The scene changed. The warrior raised his sword, preparing for a final strike—one that could end the war. But before the blade could descend, a force intervened.
A fracture. A split.
And then—nothing.
Darkness. Oblivion. Silence.
Until now.
Aiden staggered back. His mind reeled from the implications. “That’s not possible. I… I was born in the mortal realm. I lived my life—I wasn’t some celestial warrior!”
The masked figure stepped forward, voice unyielding.
“You were shattered. Cast into the cycle of reincarnation. Your memories—your power—sealed away until the time was right.”
“And now… the seal is breaking.”
Aiden felt a searing burn in his chest. The mark on his body pulsed, its golden glow intensifying.
It was awakening.
The figure loomed over him.
“The choice remains. Will you reclaim your past… or will you remain bound to the illusion of who you are now?”

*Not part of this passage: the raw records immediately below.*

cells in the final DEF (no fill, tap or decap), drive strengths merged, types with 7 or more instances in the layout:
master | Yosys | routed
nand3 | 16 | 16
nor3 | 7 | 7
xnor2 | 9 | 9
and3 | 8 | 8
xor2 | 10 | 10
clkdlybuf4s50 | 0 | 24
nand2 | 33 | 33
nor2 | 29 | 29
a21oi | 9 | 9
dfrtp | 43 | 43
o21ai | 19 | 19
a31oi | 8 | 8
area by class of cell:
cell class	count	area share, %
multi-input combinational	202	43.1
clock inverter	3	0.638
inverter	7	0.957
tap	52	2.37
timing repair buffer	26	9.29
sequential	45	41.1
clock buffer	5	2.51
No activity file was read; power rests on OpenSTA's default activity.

Aiden’s mind raced. If this was true… if he was truly meant to be something more… then what did that mean for everything he had fought for?
His team. His friends. His mission against the Abyss.
Were they all just remnants of a life that was never meant to be?
His fists tightened.
No.
“I don’t care who I was,” Aiden said, his voice resolute. “I decide who I am now.”
The figure was silent for a long moment. Then, a low chuckle echoed through the void.
“Then prove it.”
The darkness collapsed inward.
Aiden barely had time to brace himself before reality snapped back into place.
Vael’Theris Ruins – Present
Aiden gasped as he fell back, breaking contact with the monolith. His team surrounded him, their voices urgent.
“Aiden! Are you alright?!” Myne’s voice was laced with worry.
Rick’s eyes darted to the monolith, then back to Aiden. “What the hell just happened? You were standing there, glowing like a damn beacon!”
Aiden steadied his breathing, his mind still spinning.
He could feel it—something inside him had changed. The mark was no longer dormant. It pulsed with power, as if responding to an unseen force.
But more than that…
He knew that the war he was fighting now was only the beginning.